**EXERCISE MATERIAL**
--- src/rtl/tsw_host_pkg.sv ---
package tsw_host_pkg;

    localparam int ADDR_W  = 15;
    localparam int DATA_W  = 16;
    localparam int NUM_OFS = 8;

    typedef enum logic [1:0] {
        AREA_NONE = 2'b00,
        AREA_REG  = 2'b01,
        AREA_CM   = 2'b10,
        AREA_DM   = 2'b11
    } area_e;

    localparam logic [3:0] RC_CTRL      = 4'd0;
    localparam logic [3:0] RC_FALIGN    = 4'd1;
    localparam logic [3:0] RC_OFS_FIRST = 4'd2;
    localparam logic [3:0] RC_OFS_LAST  = 4'd9;

    localparam int CTRL_OSB = 0;
    localparam int CTRL_OEI = 1;
    localparam int CTRL_AOE = 2;

    localparam logic [1:0] CM_MODE_HIZ = 2'b11;

    typedef struct packed {
        logic       rd;
        logic       wr;
        logic       is_ctrl;
        logic       is_falign;
        logic       is_ofs;
        logic [2:0] ofs_idx;
        logic       is_cm;
        logic       is_dm;
        logic [4:0] strm;
        logic [7:0] chan;
    } hreq_t;

    typedef struct packed {
        logic [DATA_W-1:0]              ctrl;
        logic [NUM_OFS-1:0][DATA_W-1:0] ofs;
        logic                           rvalid;
        logic                           rsrc_dm;
        logic [DATA_W-1:0]              rdata;
    } regs_st_t;

endpackage

--- src/rtl/tsw_addr_decode.sv ---
module tsw_addr_decode
    import tsw_host_pkg::*;
#(
    parameter int NUM_STREAMS  = 4,
    parameter int NUM_CHANNELS = 32
) (
    input  logic              sel,
    input  logic              we,
    input  logic [ADDR_W-1:0] addr,
    output hreq_t             req
);

    logic [3:0] code;
    assign code = addr[12:9];

    always_comb begin
        req      = '0;
        req.rd   = sel && !we;
        req.wr   = sel && we;
        req.strm = addr[12:8];
        req.chan = addr[7:0];
        case (area_e'(addr[14:13]))
            AREA_DM: req.is_dm = 1'b1;
            AREA_CM: req.is_cm = (int'(addr[12:8]) < NUM_STREAMS) &&
                                 (int'(addr[7:0]) < NUM_CHANNELS);
            AREA_REG: begin
                if (code == RC_CTRL) begin
                    req.is_ctrl = 1'b1;
                end else if (code == RC_FALIGN) begin
                    req.is_falign = 1'b1;
                end else if (code >= RC_OFS_FIRST && code <= RC_OFS_LAST) begin
                    req.is_ofs  = 1'b1;
                    req.ofs_idx = 3'(code - RC_OFS_FIRST);
                end
            end
            default: ;
        endcase
    end

endmodule

--- src/rtl/tsw_connmem.sv ---
module tsw_connmem
    import tsw_host_pkg::*;
#(
    parameter int NUM_STREAMS  = 4,
    parameter int NUM_CHANNELS = 32,
    localparam int DEPTH    = NUM_STREAMS * NUM_CHANNELS,
    localparam int IDX_W    = $clog2(DEPTH),
    localparam int CH_IDX_W = $clog2(NUM_CHANNELS)
) (
    input  logic                   clk,
    input  logic                   wr_en,
    input  logic                   rd_ok,
    input  logic [4:0]             strm,
    input  logic [7:0]             chan,
    input  logic [DATA_W-1:0]      wdata,
    output logic [DATA_W-1:0]      rdata,
    input  logic [CH_IDX_W-1:0]    slot_chan,
    output logic [NUM_STREAMS-1:0] slot_hiz
);

    logic [DATA_W-1:0] mem_q [DEPTH];
    logic [IDX_W-1:0]  h_idx;

    assign h_idx = IDX_W'(int'(strm) * NUM_CHANNELS + int'(chan));
    assign rdata = rd_ok ? mem_q[h_idx] : '0;

    // Storage is deliberately left out of reset.
    always_ff @(posedge clk) begin
        if (wr_en) begin
            mem_q[h_idx] <= wdata;
        end
    end

    for (genvar s = 0; s < NUM_STREAMS; s++) begin : g_slot
        logic [DATA_W-1:0] word;
        assign word        = mem_q[IDX_W'(s * NUM_CHANNELS + int'(slot_chan))];
        assign slot_hiz[s] = (word[DATA_W-1 -: 2] == CM_MODE_HIZ);
    end

endmodule

--- src/rtl/tsw_host_regs.sv ---
module tsw_host_regs
    import tsw_host_pkg::*;
(
    input  logic                           clk,
    input  logic                           rst_n,
    input  hreq_t                          req,
    input  logic [DATA_W-1:0]              wdata,
    input  logic [DATA_W-1:0]              falign_in,
    input  logic [DATA_W-1:0]              cm_rdata,
    output logic [DATA_W-1:0]              ctrl_q,
    output logic [NUM_OFS-1:0][DATA_W-1:0] ofs_q,
    output logic                           rvalid_q,
    output logic                           rsrc_dm_q,
    output logic [DATA_W-1:0]              rdata_q
);

    regs_st_t st_d, st_q;

    always_comb begin
        st_d         = st_q;
        st_d.rvalid  = req.rd;
        st_d.rsrc_dm = req.rd && req.is_dm;
        st_d.rdata   = '0;
        if (req.rd) begin
            if (req.is_ctrl)        st_d.rdata = st_q.ctrl;
            else if (req.is_falign) st_d.rdata = falign_in;
            else if (req.is_ofs)    st_d.rdata = st_q.ofs[req.ofs_idx];
            else if (req.is_cm)     st_d.rdata = cm_rdata;
        end
        if (req.wr) begin
            if (req.is_ctrl)     st_d.ctrl              = wdata;
            else if (req.is_ofs) st_d.ofs[req.ofs_idx] = wdata;
        end
    end

    always_ff @(posedge clk or negedge rst_n) begin
        if (!rst_n) st_q <= '0;
        else        st_q <= st_d;
    end

    assign ctrl_q    = st_q.ctrl;
    assign ofs_q     = st_q.ofs;
    assign rvalid_q  = st_q.rvalid;
    assign rsrc_dm_q = st_q.rsrc_dm;
    assign rdata_q   = st_q.rdata;

    logic mapped;
    assign mapped = req.is_ctrl | req.is_falign | req.is_ofs | req.is_cm | req.is_dm;

    AST_RD_VALID: assert property (@(posedge clk) disable iff (!rst_n)
        req.rd |=> rvalid_q);

    AST_CTRL_HOLD: assert property (@(posedge clk) disable iff (!rst_n)
        !(req.wr && req.is_ctrl) |=> $stable(ctrl_q));

    AST_UNMAPPED_ZERO: assert property (@(posedge clk) disable iff (!rst_n)
        (req.rd && !mapped) |=> (rdata_q == '0 && !rsrc_dm_q));

endmodule

--- src/rtl/tsw_oe_ctrl.sv ---
module tsw_oe_ctrl #(
    parameter int NUM_STREAMS = 4
) (
    input  logic                   clk,
    input  logic                   rst_n,
    input  logic                   ode,
    input  logic                   osb,
    input  logic                   oei,
    input  logic                   aoe,
    input  logic [NUM_STREAMS-1:0] slot_hiz,
    output logic [NUM_STREAMS-1:0] tx_oe,
    output logic [NUM_STREAMS-1:0] tx_ind,
    output logic [NUM_STREAMS-1:0] tx_is_ind
);

    typedef struct packed {
        logic [NUM_STREAMS-1:0] oe;
        logic [NUM_STREAMS-1:0] ind;
        logic [NUM_STREAMS-1:0] is_ind;
    } oe_st_t;

    oe_st_t st_d, st_q;
    logic   glob;
    logic [NUM_STREAMS-1:0] drv, oe_n, ind_n, is_n;

    assign glob = ode | osb;

    for (genvar s = 0; s < NUM_STREAMS; s++) begin : g_line
        assign drv[s] = glob & ~slot_hiz[s];
        if (s % 2 == 1) begin : g_odd
            assign oe_n[s]  = (aoe | oei) ? glob : drv[s];
            assign is_n[s]  = aoe | oei;
            assign ind_n[s] = aoe ? drv[s] : (oei ? drv[s-1] : 1'b0);
        end else begin : g_even
            assign oe_n[s]  = aoe ? glob : drv[s];
            assign is_n[s]  = aoe;
            assign ind_n[s] = aoe ? drv[s] : 1'b0;
        end

        AST_HIZ_WINS: assert property (@(posedge clk) disable iff (!rst_n)
            (slot_hiz[s] && !oei && !aoe) |=> !tx_oe[s]);

        if (s % 2 == 1) begin : g_pair_chk
            AST_OEI_PAIR: assert property (@(posedge clk) disable iff (!rst_n)
                (oei && !aoe) |=> (tx_is_ind[s] && !tx_is_ind[s-1]));
        end
    end

    always_comb begin
        st_d        = st_q;
        st_d.oe     = oe_n;
        st_d.ind    = ind_n;
        st_d.is_ind = is_n;
    end

    always_ff @(posedge clk or negedge rst_n) begin
        if (!rst_n) st_q <= '0;
        else        st_q <= st_d;
    end

    assign tx_oe     = st_q.oe;
    assign tx_ind    = st_q.ind;
    assign tx_is_ind = st_q.is_ind;

    AST_OFF_WHEN_IDLE: assert property (@(posedge clk) disable iff (!rst_n)
        !glob |=> (tx_oe == '0));

    AST_AOE_WINS: assert property (@(posedge clk) disable iff (!rst_n)
        (aoe && glob) |=> ((&tx_oe) && (&tx_is_ind)));

endmodule

--- src/rtl/tsw_host_oe.sv ---
module tsw_host_oe
    import tsw_host_pkg::*;
#(
    parameter int NUM_STREAMS  = 4,
    parameter int NUM_CHANNELS = 32,
    localparam int CH_IDX_W = $clog2(NUM_CHANNELS)
) (
    input  logic                       clk,
    input  logic                       rst_n,
    input  logic                       h_sel,
    input  logic                       h_we,
    input  logic [ADDR_W-1:0]          h_addr,
    input  logic [DATA_W-1:0]          h_wdata,
    output logic [DATA_W-1:0]          h_rdata,
    output logic                       h_rvalid,
    output logic                       dm_re,
    output logic [12:0]                dm_addr,
    input  logic [DATA_W-1:0]          dm_rdata,
    input  logic [DATA_W-1:0]          falign_in,
    output logic [DATA_W-1:0]          ctrl_out,
    output logic [NUM_OFS*DATA_W-1:0]  ofs_out,
    input  logic                       ode,
    input  logic [CH_IDX_W-1:0]        tx_slot,
    output logic [NUM_STREAMS-1:0]     tx_oe,
    output logic [NUM_STREAMS-1:0]     tx_ind,
    output logic [NUM_STREAMS-1:0]     tx_is_ind
);

    hreq_t                          req;
    logic [DATA_W-1:0]              cm_rdata;
    logic [NUM_STREAMS-1:0]         slot_hiz;
    logic [NUM_OFS-1:0][DATA_W-1:0] ofs_q;
    logic                           rsrc_dm_q;
    logic [DATA_W-1:0]              rdata_q;

    tsw_addr_decode #(
        .NUM_STREAMS(NUM_STREAMS), .NUM_CHANNELS(NUM_CHANNELS)
    ) u_dec (
        .sel(h_sel), .we(h_we), .addr(h_addr), .req(req)
    );

    tsw_connmem #(
        .NUM_STREAMS(NUM_STREAMS), .NUM_CHANNELS(NUM_CHANNELS)
    ) u_cm (
        .clk(clk), .wr_en(req.wr && req.is_cm), .rd_ok(req.is_cm),
        .strm(req.strm), .chan(req.chan), .wdata(h_wdata), .rdata(cm_rdata),
        .slot_chan(tx_slot), .slot_hiz(slot_hiz)
    );

    tsw_host_regs u_regs (
        .clk(clk), .rst_n(rst_n), .req(req), .wdata(h_wdata),
        .falign_in(falign_in), .cm_rdata(cm_rdata), .ctrl_q(ctrl_out),
        .ofs_q(ofs_q), .rvalid_q(h_rvalid), .rsrc_dm_q(rsrc_dm_q),
        .rdata_q(rdata_q)
    );

    tsw_oe_ctrl #(.NUM_STREAMS(NUM_STREAMS)) u_oe (
        .clk(clk), .rst_n(rst_n), .ode(ode),
        .osb(ctrl_out[CTRL_OSB]), .oei(ctrl_out[CTRL_OEI]), .aoe(ctrl_out[CTRL_AOE]),
        .slot_hiz(slot_hiz), .tx_oe(tx_oe), .tx_ind(tx_ind), .tx_is_ind(tx_is_ind)
    );

    assign ofs_out = ofs_q;
    assign dm_re   = req.rd && req.is_dm;
    assign dm_addr = h_addr[12:0];
    assign h_rdata = rsrc_dm_q ? dm_rdata : rdata_q;

endmodule

--- config.mk ---
export PLATFORM = sky130hd
export DESIGN_NAME = tsw_host_oe
export DESIGN_NICKNAME = d
export VERILOG_FILES = /design/src/rtl/tsw_host_pkg.sv /design/src/rtl/tsw_addr_decode.sv /design/src/rtl/tsw_connmem.sv /design/src/rtl/tsw_host_regs.sv /design/src/rtl/tsw_oe_ctrl.sv /design/src/rtl/tsw_host_oe.sv
export SDC_FILE = /design/constraint.sdc
export NUM_CORES = 2
export LEC_CHECK = 0
export BUFFER_PORTS_ARGS = -buffer_cell sky130_fd_sc_hd__buf_2
export CELL_PAD_IN_SITES_DETAIL_PLACEMENT = 2
export CELL_PAD_IN_SITES_GLOBAL_PLACEMENT = 2
export CORE_MARGIN = 2
export CORE_UTILIZATION = 45
export CTS_BUF_LIST = sky130_fd_sc_hd__clkbuf_4 sky130_fd_sc_hd__clkbuf_8
export DETAILED_ROUTE_END_ITERATION = 6
export PLACE_DENSITY_LB_ADDON = 0.1
export SETUP_SLACK_MARGIN = 0.5
export SYNTH_ARGS = -nofsm -noshare
export SYNTH_HDL_FRONTEND = slang
export SYNTH_SLANG_ARGS = --single-unit
--- constraint.sdc ---
create_clock -name clk -period 1.7 [get_ports clk]
set_input_delay 0.255 -clock clk [delete_from_list [all_inputs] [get_ports clk]]
set_output_delay 0.255 -clock clk [all_outputs]
set_load 0.02 [all_outputs]
==> impl_metrics.toml <==
[route]
wl_um = 450000
detail_route.wl_per_cell_um = 50.5
viasPerCell = 7.05
drc_errors = 6
num_vias = 62841
drtPass1Iterations = 7
drt_iter0_markers = 10103
ant_nets = 0

[floorplan]
placementRows = 162
die_h_um = 446
dieArea_sq_um = 199000
io_pins = 260
dieWidth_um = 446
start_util_pct = 45.2
design.core.area_sq_um = 195000

[worst_setup_path]
crit_type = "reg2reg"
r2r_cells = 6
r2r_start = "u_cm.mem_q[73][6]$_DFFE_PP_"
r2r_end = "u_regs.rdata_q[6]$_DFF_PN0_"
critPathLaunchType = "flop"
critPathRequiredTime_ns = 2.65
crit_arrival_ns = 3.85
crit_path_end_kind = "flop"
path_max_fanout = 2
rrSetupSlack_ns = -1.19

[clock_tree]
cts_tree = "done"
clk_pin_slew_ns = 0.08
clockBufferDepth = 4
clock_sinks = 2220
cts_max_level = 5
clock_latency_ns = 1.19
numCtsBuffers = 389
clock-root-buffer = "clkbuf_8"

[sta]
finalSetupViolations = 2131
rsz0062_at_grt = "yes"
clock.fmax_ghz = 0.346
hold_viol = 0
drv_slew = 0
relSlewSlack_pct = 25.6
finalCriticalPeriod_ns = 2.89
worst_pin_slew_ns = 1.11
min_period_over_period_pct = 170
fin_skew_ns = 0.144
layout_setup_ws_ns = -1.19

[outcome]
status = "finished with violations"
violations = "DRC, setup timing"

[job]
cap_violations = 0

[place]
place_ws_ns = -1.97
port_buffers = 259
gp_congestion = 0.872
dp.final_hpwl_um = 218000

[global_routing]
grt_max_degree = 78
groute.usage.overall_pct = 38.7
grt_pass1_vias = 62362
antenna_found_initial = 25
overflow = 0
grt_pass1_wl_um = 534000

[power]
power_mw = 126
vdd_drop_max_v = 0.000900
powerDensity_nw_per_um2 = 1100
leakagePower_nw = 40.6

[yosys]
yosysSeqAreaShare_pct = 74.8
synth_edf_count = 2048
synth-warning-count = 0
synth.avg_cell_area_sq_um = 19.2
syn_nets = 4661
ys_ff_latch = 2220
synth_cells = 4587
netlist.area_leader.share_pct = 69.9
synthesis.area_sq_um = 88000
yosysTopAreaCell = "edfxtp_1"
synth_commonest_cells = "edfxtp_1 (2048), mux2i_1 (399), mux4_2 (354)"
synth_ff_type = "edfxtp_1"
async_flop_share_pct = 7.75
synth.area.top_cells = "edfxtp_1 (70%), mux4_2 (9.1%), dfrtp_1 (4.9%)"
ys_types = 64
yosysMostFrequentCell = "edfxtp_1"

[worst_hold_path]
min_from = "h_addr[4]"
holdPathStages = 6
hold_path.class = "in2reg"
min_to = "u_cm.mem_q[62][13]$_DFFE_PP_"

[cells_and_area]
area_delta_synth_final_pct = 30.3
fin_nets = 6138
drive_gt1_share_pct = 45.0
worst max-delay path: stages (launching register included):
cell and delay [ns]:
edfxtp_1 0.45, mux4_2 0.53, a32o_2 0.37, a221oi_4 0.27, nand3_4 0.22, nand4_1 0.72, o22ai_2 0.15
metal layers:
metal / global-route usage [%] / wire [um] / vias to the layer above
met3: 8.71 / 48200 / 2089
met4: 22.1 / 41600 / 18
li1: - / - / 21940
met5: 0 / 145 / -
met2: 63.5 / 210000 / 5930
met1: 47.4 / 150000 / 32864
cell usage in the layout, fill, tap and decap left out, types with 20 or more instances in the layout:
cell and n:
nand2_1 95, o21ai_1 23, a221oi_1 36, buf_2 67, mux4_2 354, clkbuf_8 408, nor2_1 29, nand3_1 81
o21ai_2 26, diode_2 23, mux2_2 180, nor2_4 103, o22ai_1 125, dlygate4sd3_1 41, edfxtp_1 2048, a22o_1 27
nand4_1 46, a22oi_1 63, o211ai_1 21, dfrtp_1 160, clkbuf_4 119, clkinv_1 89, nand2_2 20, clkinv_2 48
mux2i_1 389, nor2_2 30, o21ai_0 68, buf_12 298, buf_4 707, buf_6 260
sequential cells by signal, indices dropped and copies added (netlist names):
register / count
u_cm.mem_q: 2048
u_oe.tx_ind: 4
u_oe.tx_is_ind: 2
u_oe.tx_oe: 4
u_regs.ctrl_q: 16
u_regs.ofs_q: 128
u_regs.rdata_q: 16
u_regs.rsrc_dm_q: 1
u_regs.rvalid_q: 1
how the worst max path moves through the flow:
stage | start | depth (start not counted) | slack [ns] | endpoint
after global placement | h_addr[2] | 10 | -2.00 | u_regs.rdata_q[10]$_DFF_PN0_
after global routing | u_cm.mem_q[73][6]$_DFFE_PP_ | 6 | -1.06 | u_regs.rdata_q[6]$_DFF_PN0_
after detailed placement | h_addr[2] | 10 | -1.97 | u_regs.rdata_q[10]$_DFF_PN0_
final | u_cm.mem_q[73][6]$_DFFE_PP_ | 6 | -1.19 | u_regs.rdata_q[6]$_DFF_PN0_
after CTS | u_regs.rsrc_dm_q$_DFF_PN0_ | 3 | -0.75 | h_rdata[7]
after floorplan | h_addr[6] | 6 | -1.08 | u_cm.mem_q[12][0]$_DFFE_PP_
where the power goes:
part / switching (mW) / total (mW) / internal (mW) / leakage [nW]
Clock: 28.6 / 54.5 / 25.9 / 3.92
Sequential: 0.391 / 60.3 / 59.9 / 20.7
Combinational: 7.29 / 11.7 / 4.41 / 16.0
cells by family (layout without fill, tap and decap cells):
kind of cell               Yosys count  in the layout  synth area share (%)
buffers and inverters              307           2073                  1.72
muxes                              947            947                  16.1
adders and majority gates            1              1                0.0142
DFF                               2220           2220                  74.8
other                                0             23                     0
AOI/OAI and AO/OA                  547            547                  4.21
and+or+nand+nor                    564            564                  3.15
xor gates and xnor gates             1              1                0.0270
cell type report:
type                       instances  area (sq um)
fill                           15771         79900
multi-input combinational       2060         23000
clock buffer                     527          6510
inverter                           9          33.8
tap                             2542          3180
timing repair buffer            1384         15200
clock inverter                   153           857
sequential                      2220         65800
antenna                           23          57.6
through the flow:
step	setup TNS, ns	hold slack, ns	util (%)	instances	cell area [sq um]
2_1_floorplan	-1809.13	-0.0406	-	4587	89000
3_3_place_gp	-2133.47	0.216	52.5	7967	102000
3_5_place_dp	-2454.98	0.216	52.5	7967	102000
4_1_cts	-61.88	-0.159	58.2	8825	113000
5_1_grt	-187.80	0.0574	58.9	8909	115000
6_report	-247.14	0.0692	58.9	8918	115000
what timing repair did:
action                     4_1_cts  5_1_grt
buffers inserted               134       62
gates cloned                     3        8
setup endpoints to repair     2380     2396
resized for setup              643      160
hold buffers                    41        0
hold endpoints to repair      2390        0
pin swaps                       94       42
No activity file was read; power rests on OpenSTA's default activity.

**PROBLEM TO SOLVE**
The answer is one number: how many lines of the material above contain "genvar".

**RESULT OF THE EXERCISE**
2